Friends and associates described him as a vampire: nocturnal, with a passing resemblance to Nosferatu, and a thirst for the party drug GHB, which he drank like blood. But "English Shaun" also was a keen businessman, a British stockbroker who now stands accused of masterminding the ecstasy-based drug ring that fueled the Phoenix rave scene of the 1990s. Before it fell apart in a haze of addiction, paranoia and competition from mobster Sammy "The Bull" Gravano, Shaun's empire reportedly grew to include scores of rave kids, some of them kept in company-funded apartments, where they rested up between sales runs. Phoenix New Times reporters Susy Buchanan and Brendan Joel Kelley chronicle the tale of drugs, sex, and money.
"That we keep finding incompetence at The Tennessean is apparently no longer news," says Editor Bruce Dobie, telling the Scene's readers that 13 years of "Desperately Seeking the News" is enough. The column had become "far too formulaic and predictable," Dobie complains. "Bruce is wrong, as editors often are," argues media columnist Henry Walker, who nevertheless is forced to admit, "What the editor giveth, He can taketh away."
The vast majority of the 15,000 porn titles released in the U.S. every year are amateur productions. Gonzo, anal, oral, facial, gangbang, bukkake, black-on-black, interracial, all-Asian, girl-on-girl, compilation tapes, Internet sites -- the sheer size of America's amateur pornopalooza is overwhelming. To get a closer look, The Stranger's Bradley Steinbacher spends a few hours in a hotel room watching amateur porn entreprenuer Jeff Harder shoot his latest feature.
Betty Brink claims the AAN-member paper hired Pulitzer-winning former Dallas Morning News reporter Dan Malone at a salary exceeding her own by over 50%. The Dallas Observer reports that Brink -- at 70 perhaps the oldest working journalist in the alternative newspaper business -- has filed a complaint with the EEOC, alleging age and gender discrimination.

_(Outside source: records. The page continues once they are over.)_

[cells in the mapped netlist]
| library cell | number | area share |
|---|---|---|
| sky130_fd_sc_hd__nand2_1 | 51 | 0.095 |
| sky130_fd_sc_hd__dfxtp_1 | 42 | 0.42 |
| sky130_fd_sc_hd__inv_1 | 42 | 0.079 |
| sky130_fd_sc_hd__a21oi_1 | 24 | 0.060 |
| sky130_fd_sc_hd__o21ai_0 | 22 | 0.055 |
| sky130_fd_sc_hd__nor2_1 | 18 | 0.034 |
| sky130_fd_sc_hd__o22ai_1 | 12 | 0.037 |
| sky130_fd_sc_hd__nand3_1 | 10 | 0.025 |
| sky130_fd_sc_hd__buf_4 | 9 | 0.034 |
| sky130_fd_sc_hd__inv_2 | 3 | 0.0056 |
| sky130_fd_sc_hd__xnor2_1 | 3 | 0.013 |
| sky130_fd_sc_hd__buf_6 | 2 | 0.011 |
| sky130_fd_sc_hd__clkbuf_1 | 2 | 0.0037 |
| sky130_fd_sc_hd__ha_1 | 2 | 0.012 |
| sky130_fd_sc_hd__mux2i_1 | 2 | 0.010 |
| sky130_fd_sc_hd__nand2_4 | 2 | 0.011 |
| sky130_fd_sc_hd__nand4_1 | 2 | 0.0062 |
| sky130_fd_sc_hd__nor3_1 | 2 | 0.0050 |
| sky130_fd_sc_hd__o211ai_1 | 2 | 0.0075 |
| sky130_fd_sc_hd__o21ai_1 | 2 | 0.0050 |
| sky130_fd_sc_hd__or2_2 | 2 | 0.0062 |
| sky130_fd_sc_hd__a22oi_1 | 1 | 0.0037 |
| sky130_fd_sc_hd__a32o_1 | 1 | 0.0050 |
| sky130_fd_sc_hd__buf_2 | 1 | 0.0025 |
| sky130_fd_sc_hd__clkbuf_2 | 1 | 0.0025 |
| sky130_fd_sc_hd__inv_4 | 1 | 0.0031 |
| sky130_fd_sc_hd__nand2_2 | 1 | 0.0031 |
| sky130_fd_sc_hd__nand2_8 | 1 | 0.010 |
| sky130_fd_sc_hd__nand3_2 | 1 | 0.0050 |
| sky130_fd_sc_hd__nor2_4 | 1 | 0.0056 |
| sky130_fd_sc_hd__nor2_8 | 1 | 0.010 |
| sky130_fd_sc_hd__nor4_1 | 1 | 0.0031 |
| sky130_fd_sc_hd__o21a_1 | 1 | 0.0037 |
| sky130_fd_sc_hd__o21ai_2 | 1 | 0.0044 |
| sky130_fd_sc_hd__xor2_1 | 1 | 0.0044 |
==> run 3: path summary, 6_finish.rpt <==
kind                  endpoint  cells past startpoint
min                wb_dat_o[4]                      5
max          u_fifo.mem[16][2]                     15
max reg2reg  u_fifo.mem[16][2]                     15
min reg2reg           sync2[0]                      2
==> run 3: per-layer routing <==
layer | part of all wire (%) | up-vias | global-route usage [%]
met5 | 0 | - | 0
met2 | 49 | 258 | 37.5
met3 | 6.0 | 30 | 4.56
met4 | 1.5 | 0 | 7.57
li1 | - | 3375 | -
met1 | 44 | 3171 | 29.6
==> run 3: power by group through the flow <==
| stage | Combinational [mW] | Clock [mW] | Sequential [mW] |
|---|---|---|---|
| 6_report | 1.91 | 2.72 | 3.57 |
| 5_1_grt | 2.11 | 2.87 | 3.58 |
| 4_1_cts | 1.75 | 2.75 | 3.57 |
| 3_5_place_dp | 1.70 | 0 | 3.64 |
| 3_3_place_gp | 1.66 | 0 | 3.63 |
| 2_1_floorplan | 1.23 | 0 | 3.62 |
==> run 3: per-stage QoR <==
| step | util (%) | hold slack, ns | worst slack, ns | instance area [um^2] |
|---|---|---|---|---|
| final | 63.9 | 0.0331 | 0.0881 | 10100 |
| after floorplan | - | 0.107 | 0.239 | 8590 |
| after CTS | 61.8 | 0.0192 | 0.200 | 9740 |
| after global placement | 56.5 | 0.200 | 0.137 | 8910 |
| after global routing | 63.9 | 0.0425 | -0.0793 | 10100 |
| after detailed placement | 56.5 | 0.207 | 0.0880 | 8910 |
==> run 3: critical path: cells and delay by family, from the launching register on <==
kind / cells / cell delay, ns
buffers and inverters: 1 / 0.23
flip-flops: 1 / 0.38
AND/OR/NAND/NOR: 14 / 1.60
===== src/pkg/dac_decode_pkg.sv =====
// Purpose: Shared widths, field positions and carrier types for the DAC input decoder
// Assumes: 12-bit sample word, 5/4/3 segmentation
// Notes:   Every sample width and field position used by the core lives here; its checks also use literal words such as 12'hfff
package dac_decode_pkg;
  localparam int SAMPLE_W     = 12;  // Sample word width
  localparam int TOP_W        = 5;   // Thermometer-coded top field
  localparam int MID_W        = 4;   // Thermometer-coded middle field
  localparam int LOW_W        = 3;   // Binary-weighted low field
  localparam int TOP_SEGS     = 31;  // Equal top segments
  localparam int MID_SEGS     = 15;  // Equal middle segments
  localparam int TOP_LSB      = 7;   // Position of top field
  localparam int MID_LSB      = 3;   // Position of middle field
  localparam int MSB_POS      = 11;  // Sign / most significant bit
  localparam int FULL_SCALE   = 4095;  // Largest unsigned code
  localparam int MID_PER_TOP  = 16;  // Middle weight per top segment
  localparam int LOW_PER_MID  = 8;   // Low weight per middle segment
  localparam real MAX_RATE_MSPS = 165.0;  // Highest sample rate
  localparam logic [SAMPLE_W-1:0] ZERO_WORD = 12'h000;  // Idle word

  // One complete set of switch controls
  typedef struct packed {
    logic [TOP_SEGS-1:0] top_on;   // Top segments to primary
    logic [MID_SEGS-1:0] mid_on;   // Middle segments to primary
    logic [LOW_W-1:0]    low_on;   // Binary bits to primary
  } switch_set_t;

  // Drive pair toward primary and complementary outputs
  typedef struct packed {
    switch_set_t to_primary;       // Set means source on primary
    switch_set_t to_complement;    // Set means source on complementary
  } switch_drive_t;
endpackage
[src/design/dfs_pkg.sv]
// Constants, codes and carrier types for the dual queue flag block.
// Assumes both port clocks arrive as plain inputs sampled by ref_clk.
// Summary of operation
// Port A empty clears after port B write
// Narrow port B write counts at last piece
// Port A full clears after port B read
// Narrow port B read counts at last piece
// Port B full clears after port A read
// Port B full sets on last piece write
// Port B almost-empty clears after port A write
// Port B almost-empty sets on last piece read
// Port A almost-empty clears after port B write
// Port A almost-empty skew from last piece write
// Port A almost-full clears after port B read
// Port B almost-full clears after A read, last piece
// Both size selects low pick long word
// A-to-B queue access select codes
// B-to-A queue access select codes
// Parity generation select low disables it (no parity logic here; parity_gen_en is unused)
// Port B empty sets on last piece read
// Both size selects high pick mailbox
// Full flags set on writer's own edge
// Empty flags set on reader's own edge
package dfs_pkg;
    // ==========================================
    // Widths and depth
    localparam int DATA_W = 36;
    localparam int DEPTH = 16;
    localparam int LVL_W = 5;
    localparam int WORD_W = 18;
    localparam int BYTE_W = 9;
    localparam logic [LVL_W-1:0] LVL_DEPTH = 5'h10;
    localparam logic [DATA_W-1:0] DATA_RESET = 36'h0_0000_0000;

    // ==========================================
    // Port B size codes, {hi, lo}
    localparam logic [1:0] SIZ_LONG = 2'h0;
    localparam logic [1:0] SIZ_WORD = 2'h1;
    localparam logic [1:0] SIZ_BYTE = 2'h2;
    localparam logic [1:0] SIZ_MAIL = 2'h3;
    localparam logic [1:0] LAST_LONG = 2'h0;
    localparam logic [1:0] LAST_WORD = 2'h1;
    localparam logic [1:0] LAST_BYTE = 2'h3;

    // ==========================================
    // Carriers
    typedef struct packed {
        logic select_n;
        logic direction;
        logic mailbox_sel;
        logic parity_gen_en;
    } dfs_port_ctl_t;

    typedef struct packed {
        logic empty;
        logic almost_empty;
        logic full;
        logic almost_full;
    } dfs_flags_t;
endpackage : dfs_pkg

[src/design/dfs_queue.sv]
// Parameterised storage queue with valid/ready on both sides.
// Assumes a single clock and synchronous active-high reset.
`timescale 1ns/1ns
module dfs_queue #(
    parameter int WIDTH = 36,
    parameter int QDEPTH = 16,
    parameter int PTR_W = $clog2(QDEPTH),
    parameter int CNT_W = $clog2(QDEPTH + 1)
) (
    // Clock and reset
    input wire logic ref_clk,
    input wire logic rst,
    // Fill side
    input wire logic wr_valid,
    output logic wr_ready,
    input wire logic [WIDTH-1:0] wr_data,
    // Drain side
    output logic rd_valid,
    input wire logic rd_ready,
    output logic [WIDTH-1:0] rd_data,
    // Occupancy
    output logic [CNT_W-1:0] level
);
    // ==========================================
    // Storage and pointers
    logic [WIDTH-1:0] mem_reg [QDEPTH];
    logic [PTR_W-1:0] wr_ptr_reg;
    logic [PTR_W-1:0] rd_ptr_reg;
    logic [CNT_W-1:0] level_reg;
    wire logic push = wr_valid && wr_ready;
    wire logic pop = rd_valid && rd_ready;

    assign wr_ready = (level_reg != CNT_W'(QDEPTH));
    assign rd_valid = (level_reg != '0);
    // Array is flip-flops, so the head word is read straight from a register
    assign rd_data = mem_reg[rd_ptr_reg];
    assign level = level_reg;

    always_ff @(posedge ref_clk) begin
        if (push) begin
            mem_reg[wr_ptr_reg] <= wr_data;
        end
    end

    always_ff @(posedge ref_clk) begin
        if (rst) begin
            wr_ptr_reg <= '0;
            rd_ptr_reg <= '0;
            level_reg <= '0;
        end else begin
            if (push) begin
                wr_ptr_reg <= (wr_ptr_reg == PTR_W'(QDEPTH - 1)) ? '0 : PTR_W'(wr_ptr_reg + 1'b1);
            end
            if (pop) begin
                rd_ptr_reg <= (rd_ptr_reg == PTR_W'(QDEPTH - 1)) ? '0 : PTR_W'(rd_ptr_reg + 1'b1);
            end
            level_reg <= CNT_W'(level_reg + CNT_W'(push) - CNT_W'(pop));
        end
    end
endmodule : dfs_queue

[src/design/dfs_flag_sync.sv]
// Two opposing queues with per-port status flags and port B bus sizing.
// Assumes port clocks are plain inputs, far slower than ref_clk, sampled as synchronous.
`timescale 1ns/1ns
module dfs_flag_sync
    import dfs_pkg::*;
(
    // System
    input wire logic ref_clk,
    input wire logic rst,
    // Port clocks, sampled
    input wire logic port_a_clock,
    input wire logic port_b_clock,
    // Port A control and data
    input wire dfs_port_ctl_t port_a_ctl,
    input wire logic port_a_enable,
    input wire logic [DATA_W-1:0] port_a_data_in,
    output logic [DATA_W-1:0] port_a_data_out,
    // Port B control and data
    input wire dfs_port_ctl_t port_b_ctl,
    input wire logic port_b_enable,
    input wire logic bus_size_sel_lo,
    input wire logic bus_size_sel_hi,
    input wire logic [DATA_W-1:0] port_b_data_in,
    output logic [DATA_W-1:0] port_b_data_out,
    // Programmable offsets
    input wire logic [LVL_W-1:0] almost_empty_offset,
    input wire logic [LVL_W-1:0] almost_full_offset,
    // Port A flags
    output logic empty_flag_port_a,
    output logic almost_empty_port_a,
    output logic full_flag_port_a,
    output logic almost_full_port_a,
    // Port B flags
    output logic empty_flag_port_b,
    output logic almost_empty_port_b,
    output logic full_flag_port_b,
    output logic almost_full_port_b
);
    // ==========================================
    // Port clock edge enables
    logic a_clk_q_reg;
    logic b_clk_q_reg;
    wire logic a_edge = port_a_clock && !a_clk_q_reg;
    wire logic b_edge = port_b_clock && !b_clk_q_reg;

    always_ff @(posedge ref_clk) begin
        if (rst) begin
            a_clk_q_reg <= 1'b0;
            b_clk_q_reg <= 1'b0;
        end else begin
            a_clk_q_reg <= port_a_clock;
            b_clk_q_reg <= port_b_clock;
        end
    end

    // ==========================================
    // Access decode
    wire logic [1:0] b_size = {bus_size_sel_hi, bus_size_sel_lo};
    wire logic b_is_mail = (b_size == SIZ_MAIL);
    wire logic a_fifo_sel = !port_a_ctl.select_n && !port_a_ctl.mailbox_sel && port_a_enable;
    wire logic b_fifo_sel = !port_b_ctl.select_n && !port_b_ctl.mailbox_sel && port_b_enable && !b_is_mail;
    wire logic a_wr_req = a_edge && a_fifo_sel && port_a_ctl.direction;
    wire logic b_rd_req = b_edge && b_fifo_sel && !port_b_ctl.direction;
    wire logic b_wr_req = b_edge && b_fifo_sel && port_b_ctl.direction;
    wire logic a_rd_req = a_edge && a_fifo_sel && !port_a_ctl.direction;

    // ==========================================
    // Port B piece sequencing
    logic [1:0] b_wr_idx_reg;
    logic [1:0] b_rd_idx_reg;
    logic [1:0] b_size_q_reg;
    logic [DATA_W-1:0] b_wr_buf_reg;
    wire logic [1:0] b_last_idx = (b_size == SIZ_WORD) ? LAST_WORD :
                                  (b_size == SIZ_BYTE) ? LAST_BYTE : LAST_LONG;
    wire logic b_size_changed = (b_size != b_size_q_reg);
    // A size change restarts the long word at once, so an access on that edge is its first piece
    wire logic [1:0] b_wr_idx = b_size_changed ? 2'h0 : b_wr_idx_reg;
    wire logic [1:0] b_rd_idx = b_size_changed ? 2'h0 : b_rd_idx_reg;
    wire logic b_wr_last = (b_wr_idx == b_last_idx);
    wire logic b_rd_last = (b_rd_idx == b_last_idx);

    // A partial long word is dropped if the size code changes mid-way
    wire logic [DATA_W-1:0] b_word_pack = {b_wr_buf_reg[WORD_W-1:0], port_b_data_in[WORD_W-1:0]};
    wire logic [DATA_W-1:0] b_byte_pack = {b_wr_buf_reg[DATA_W-BYTE_W-1:0], port_b_data_in[BYTE_W-1:0]};
    wire logic [DATA_W-1:0] b_pack = (b_size == SIZ_WORD) ? b_word_pack :
                                     (b_size == SIZ_BYTE) ? b_byte_pack : port_b_data_in;

    // ==========================================
    // Queues
    logic ab_wr_ready;
    logic ab_rd_valid;
    logic [DATA_W-1:0] ab_rd_data;
    logic [LVL_W-1:0] ab_level;
    logic ba_wr_ready;
    logic ba_rd_valid;
    logic [DATA_W-1:0] ba_rd_data;
    logic [LVL_W-1:0] ba_level;

    // Writes to a full queue and reads of an empty one are ignored
    wire logic ab_push = a_wr_req && ab_wr_ready;
    wire logic ab_take = b_rd_req && ab_rd_valid;
    wire logic ab_pop = ab_take && b_rd_last;
    wire logic ba_take = b_wr_req && ba_wr_ready;
    wire logic ba_push = ba_take && b_wr_last;
    wire logic ba_pop = a_rd_req && ba_rd_valid;

    dfs_queue #(
        .WIDTH(DATA_W),
        .QDEPTH(DEPTH)
    ) u_a_to_b_queue (
        .ref_clk(ref_clk),
        .rst(rst),
        .wr_valid(ab_push),
        .wr_ready(ab_wr_ready),
        .wr_data(port_a_data_in),
        .rd_valid(ab_rd_valid),
        .rd_ready(ab_pop),
        .rd_data(ab_rd_data),
        .level(ab_level)
    );

    dfs_queue #(
        .WIDTH(DATA_W),
        .QDEPTH(DEPTH)
    ) u_b_to_a_queue (
        .ref_clk(ref_clk),
        .rst(rst),
        .wr_valid(ba_push),
        .wr_ready(ba_wr_ready),
        .wr_data(b_pack),
        .rd_valid(ba_rd_valid),
        .rd_ready(ba_pop),
        .rd_data(ba_rd_data),
        .level(ba_level)
    );

    always_ff @(posedge ref_clk) begin
        if (rst) begin
            b_wr_idx_reg <= 2'h0;
            b_rd_idx_reg <= 2'h0;
        end else begin
            if (ba_take) begin
                b_wr_idx_reg <= b_wr_last ? 2'h0 : 2'(b_wr_idx + 1'b1);
            end else if (b_size_changed) begin
                b_wr_idx_reg <= 2'h0;
            end
            if (ab_take) begin
                b_rd_idx_reg <= b_rd_last ? 2'h0 : 2'(b_rd_idx + 1'b1);
            end else if (b_size_changed) begin
                b_rd_idx_reg <= 2'h0;
            end
        end
    end

    always_ff @(posedge ref_clk) begin
        if (rst) begin
            b_size_q_reg <= SIZ_LONG;
            b_wr_buf_reg <= DATA_RESET;
        end else begin
            b_size_q_reg <= b_size;
            if (ba_take && !b_wr_last) begin
                b_wr_buf_reg <= b_pack;
            end
        end
    end

    // ==========================================
    // Read data, big-endian piece order on port B
    wire logic [WORD_W-1:0] ab_word = (b_rd_idx == 2'h0) ? ab_rd_data[DATA_W-1:WORD_W] : ab_rd_data[WORD_W-1:0];
    wire logic [BYTE_W-1:0] ab_byte = ab_rd_data[(3 - b_rd_idx) * BYTE_W +: BYTE_W];
    // Unused lanes keep the previous output so narrow reads leave them stable
    wire logic [DATA_W-1:0] b_out_next = (b_size == SIZ_WORD) ? {port_b_data_out[DATA_W-1:WORD_W], ab_word} :
                                         (b_size == SIZ_BYTE) ? {port_b_data_out[DATA_W-1:BYTE_W], ab_byte} :
                                         ab_rd_data;

    always_ff @(posedge ref_clk) begin
        if (rst) begin
            port_a_data_out <= DATA_RESET;
            port_b_data_out <= DATA_RESET;
        end else begin
            if (ba_pop) begin
                port_a_data_out <= ba_rd_data;
            end
            if (ab_take) begin
                port_b_data_out <= b_out_next;
            end
        end
    end

    // ==========================================
    // Flags
    // Level after this ref_clk edge, so an own-port access shows at once
    wire logic [LVL_W-1:0] ab_level_next = LVL_W'(ab_level + LVL_W'(ab_push) - LVL_W'(ab_pop));
    wire logic [LVL_W-1:0] ba_level_next = LVL_W'(ba_level + LVL_W'(ba_push) - LVL_W'(ba_pop));
    wire logic [LVL_W-1:0] af_mark = LVL_W'(LVL_DEPTH - almost_full_offset);

    wire dfs_flags_t ab_flags_next = '{
        empty: (ab_level_next == '0),
        almost_empty: (ab_level_next <= almost_empty_offset),
        full: (ab_level_next == LVL_DEPTH),
        almost_full: (ab_level_next >= af_mark)
    };
    wire dfs_flags_t ba_flags_next = '{
        empty: (ba_level_next == '0),
        almost_empty: (ba_level_next <= almost_empty_offset),
        full: (ba_level_next == LVL_DEPTH),
        almost_full: (ba_level_next >= af_mark)
    };

    // Flags move only on their own port's edge; the far side's change is
    // picked up at the next such edge, never between port clocks
    always_ff @(posedge ref_clk) begin
        if (rst) begin
            full_flag_port_a <= 1'b0;
            almost_full_port_a <= 1'b0;
            empty_flag_port_a <= 1'b1;
            almost_empty_port_a <= 1'b1;
        end else if (a_edge) begin
            full_flag_port_a <= ab_flags_next.full;
            almost_full_port_a <= ab_flags_next.almost_full;
            empty_flag_port_a <= ba_flags_next.empty;
            almost_empty_port_a <= ba_flags_next.almost_empty;
        end
    end

    always_ff @(posedge ref_clk) begin
        if (rst) begin
            full_flag_port_b <= 1'b0;
            almost_full_port_b <= 1'b0;
            empty_flag_port_b <= 1'b1;
            almost_empty_port_b <= 1'b1;
        end else if (b_edge) begin
            full_flag_port_b <= ba_flags_next.full;
            almost_full_port_b <= ba_flags_next.almost_full;
            empty_flag_port_b <= ab_flags_next.empty;
            almost_empty_port_b <= ab_flags_next.almost_empty;
        end
    end
endmodule : dfs_flag_sync

[config.mk]
export PLATFORM = sky130hd
export DESIGN_NAME = dfs_flag_sync
export DESIGN_NICKNAME = d
export VERILOG_FILES = /design/src/design/dfs_pkg.sv /design/src/design/dfs_queue.sv /design/src/design/dfs_flag_sync.sv
export SDC_FILE = /design/constraint.sdc
export NUM_CORES = 1
export LEC_CHECK = 0
export ABC_AREA = 1
export ABC_CLOCK_PERIOD_IN_PS = 5650
export BUFFER_PORTS_ARGS = -buffer_cell sky130_fd_sc_hd__buf_4
export CAP_MARGIN = 20
export CELL_PAD_IN_SITES_DETAIL_PLACEMENT = 0
export CELL_PAD_IN_SITES_GLOBAL_PLACEMENT = 1
export CORE_ASPECT_RATIO = 0.6
export CORE_MARGIN = 3
export CORE_UTILIZATION = 51
export CTS_BUF_LIST = sky130_fd_sc_hd__clkbuf_4 sky130_fd_sc_hd__clkbuf_8 sky130_fd_sc_hd__clkbuf_16
export DETAILED_ROUTE_END_ITERATION = 8
export PLACE_DENSITY_LB_ADDON = 0.1
export SYNTH_ARGS = -nofsm -noshare
export SYNTH_HDL_FRONTEND = slang
export SYNTH_SLANG_ARGS = --single-unit
export TNS_END_PERCENT = 100
[constraint.sdc]
create_clock -name ref_clk -period 5.65 [get_ports ref_clk]
set_input_delay 0.565 -clock ref_clk [delete_from_list [all_inputs] [get_ports ref_clk]]
set_output_delay 0.565 -clock ref_clk [all_outputs]
set_load 0.03 [all_outputs]
==> out/summary.log <==
[finish] final-stage net count 4524
[pwr] Comb pwr share 2.9%
[sta] final-report max-slew violation count 0
[clock_network] maximum level of the CTS H-tree 3
[worst_setup_path] most prevalent standard cell on the critical path ha_1
[sta] transition time at the pin with the least slew margin 1.141 ns
[sta] Period Utilization, post-route 68.66%
[pwr] share of total power in the clock network 42.8%
[synthesis] Synth warnings 0
[worst_setup_path] Startpoint Class flop
[routing] Pre-antenna DRT Iters 6
[sta] worst slew slack as a fraction of its limit 23.72%
[floorplan] Die ar. 106300 µm²
[routing] Vias 34427
[placement] dpl ws 1.308 ns
[pwr] total net switching power 3960 µW
[worst_setup_path] Arrival @ worst endpoint 4.54 ns
[worst_setup_path] critical path capture point type flop
[synthesis] arithmetic-cell share of the synthesized area counting full adders, half adders and majority gates 1.376%
[run_status] result of the run completed
[min_path] worst hold endpoint a_clk_q_reg
[worst_setup_path] worst r2r path cells 18
[synthesis] post-synthesis sequential area ratio 71.85%
[worst_setup_path] capture instance of the worst register-to-register path almost_empty_port_b
[sta] final hold violation count 0
[global_routing] maximum number of pins on one net before global-route repair 191
[sta] Final Skew 0.01875 ns
[sta] Max Fclk 257.8 MHz
[routing] violation count after the first detailed-route iteration 4097
[min_path] Min-Delay Path Depth 3
[worst_setup_path] register-to-register setup slack 1.77 ns
[worst_setup_path] critical register-to-register path startpoint b_clk_q_reg
[pwr] Leak Pwr 0.02029 µW
[worst_setup_path] highest net fanout along the worst path 11
[pwr] Internal 15320 µW
[clock_network] CTS Buffer Depth 3
[sta] setup TNS 0 ns
[global_routing] fraction of met1 tracks used by global routing 44.23%
[worst_setup_path] required time at the worst-slack endpoint 6.32 ns
[pwr] VDD IR max 0.2748 mV
[finish] multi-input combinational cell area 12980 µm²
[placement] final HPWL from detailed placement 82050 µm
[synthesis] area of the mapped netlist 52180 µm²
[placement] final weighted congestion in routability-driven placement 0.8507
[clock_network] total setup buffers inserted after CTS 0
[floorplan] number of I/O pins 178
[pwr] switching share of power 20.54%
[synthesis] number of enable flip-flop cells after synthesis 1152
[global_routing] global-route wire length before repair 214300 µm
[min_path] type of the tightest min-delay check input port to flop
[synthesis] total of flip-flops plus latches after synthesis 1297
[synthesis] Async S/R FF share, synth 0%
[synthesis] dominant combinational cell family by area after synthesis compound AO/OA/AOI/OAI gates
[pwr] P per Cell Area 327.0 nW/µm²
[sta] minimum clock period 3.879 ns
[worst_setup_path] start-to-end type of the worst setup path flop to flop
[flow_run] MaxCap Viol Count 0
[synthesis] per-instance average area after synthesis 12.23 µm²
[worst_setup_path] cells along the critical path nor2_2 > inv_2 > nor4_2 > nand3_1 > buf_4 > nor3_1 > ha_1 > inv_1 > ha_1 > fa_1 > a31oi_1 > xor2_1 > ha_1 > a21oi_1 > o21ai_0 > o22ai_1 > nand2_1 > nand2_1
[routing] Total Routed Length 146400 µm
[clock_network] clock insertion delay at the later pin of the skew report 0.73 ns
[finish] sequential standard cell area 37520 µm²
[synthesis] synthesized-area fraction occupied by and/or/nand/nor cells 9.516%
[placement] total of buffers placed on input and output ports 175
[floorplan] Die Ht 253.8 µm
[floorplan] floorplan die width 419.0 µm
[clock_network] number of buffers added to fix hold violations after cts 0
[min_path] start point of the worst min-delay path port_a_clock
[clock_network] clock sink count 1297
[floorplan] Initial Util 51.66%
[finish] top library cells by usage in the layout, fill and taps aside 1152 x edfxtp_1, 675 x nor2_1, 652 x o21ai_0
[finish] commonest non-fill, non-tap cell in the layout edfxtp_1
[synthesis] number of distinct library cell variants in the gate-level netlist after synthesis 41
[synthesis] post-synthesis cell count 4267
[routing] average routed wire per standard cell 25.18 µm
[worst_setup_path] biggest cell delay along the critical path 0.44 ns
[clock_network] Num CTS Buffers 115
[global_routing] met3 demand-to-capacity share in global routing 5.455%
[floorplan] placeable core area 101000 µm²
[synthesis] mux contribution to synthesized area 0%
[routing] average via count per standard cell 5.922
[global_routing] GR met2 Demand/Resource 37.75%
[global_routing] final global-route overflow total 0
[clock_network] clock tree root buffer cell clkbuf_16
[global_routing] Most Crowded Layer GR met1
[finish] synthesis-to-layout area growth 13.01%
[routing] antenna-violating nets left 0
[sta] RSZ-0062 raised after global routing false
[finish] share of final-layout standard cells stronger than drive strength 1 11.79%
[floorplan] number of rows in the core area 90
[global_routing] overall routing resource usage 27.30%
[worst_setup_path] slowest stage cell, crit path fa_1
[sta] Final WS setup 1.771 ns
[synthesis] net count after synthesis 4420
[sta] Setup Viol. Count Final 0
[clock_network] clock-pin slew of the registers on the worst-case setup and hold paths 0.06 ns
[clock_network] CTS tree done
[synthesis] xor and xnor fraction of the mapped netlist area 0.3692%
[global_routing] vias in the first global route 31695
[global_routing] number of antenna violations at the first check in global routing 11
[routing] DRC violation count after routing 0
[synthesis] Most used DFF post-synth edfxtp_1
[clock_network] number of gates resized after cts 0
[synthesis] post-synthesis compound-gate area fraction 13.13%
[finish] number of fill cells in the layout 8207
[pwr] power share of the sequential group 54.3%
[power by group through the flow]
stage               combinational, µW  clock (µW)  sequential, µW
global route                      618        8730           10500
global placement                  552           0           10700
floorplan                         255           0           10700
CTS                               559        8330           10500
finish                            562        8250           10500
detailed placement                558           0           10700
[synthesized netlist by cell type, types with 5 or more instances]
master	number	area (µm²)
o21ai_0	652	3263
inv_1	171	641.9
dfxtp_1	145	2903
nand3_1	166	830.8
ha_1	51	638.1
buf_6	11	123.9
nor3_1	7	35.03
o21a_1	14	105.1
a211oi_1	16	120.1
nor2_1	708	2658
a22oi_1	11	82.58
buf_4	17	127.6
clkbuf_1	173	649.4
xnor2_1	7	61.31
o21ai_1	15	75.07
o22ai_1	109	681.9
nand2_1	344	1291
o211ai_1	117	878.3
a21oi_1	126	630.6
o221ai_1	84	735.7
a31oi_1	41	256.5
buf_2	55	275.3
inv_2	7	26.28
buf_1	19	71.32
nand4_1	5	31.28
edfxtp_1	1152	34590
xor2_1	15	131.4
[cell type report]
cell class | count | share of cell area, %
multi-input cells | 2510 | 22.02
inverters | 184 | 1.209
diodes | 8 | 0.03395
clock inverters | 53 | 0.9823
well taps | 1334 | 2.830
clock buffers | 164 | 5.771
flip-flops and latches | 1297 | 63.62
repair buffers | 263 | 3.539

It's a new sociological phenomenon: Increasing numbers of gay teenagers are proclaiming their homosexuality at an early age. Douglas Sadownick of LA Weekly talks to several gays who came out early to learn how a growing child ultimately decides to choose loyalty to his or her unfolding queer feelings over affiliation to family, religion, friends, and their own internalized homophobia.
"It's a newspaper advertising category that for decades has been owned lock, stock, and fur-lined handcuffs by alternative papers," reports Editor & Publisher's Mark Fitzgerald. "But now increasing numbers of daily newspapers are coyly succumbing to the many seductions of sex ads." Don't provide a sales rep, jack up the rates, slap restrictions on the ads -- despite these barriers, adult sections in most alternatives still grow like kudzu. Daily papers are beginning to take notice.
Deep in the heart of Texas, near the Mexico border, lies Cameron Park -- the poorest town in the United States. The per capita annual income of the residents of Cameron Park is only $4,103. Disease and illness plague the community and many of its inhabitants do not have health insurance. Yet, the people of Cameron Park sing merry songs and find solace in that things are getting better. Carlton Stowers of the Dallas Observer journeys to the town of Hispanic immigrants to chronicle their story.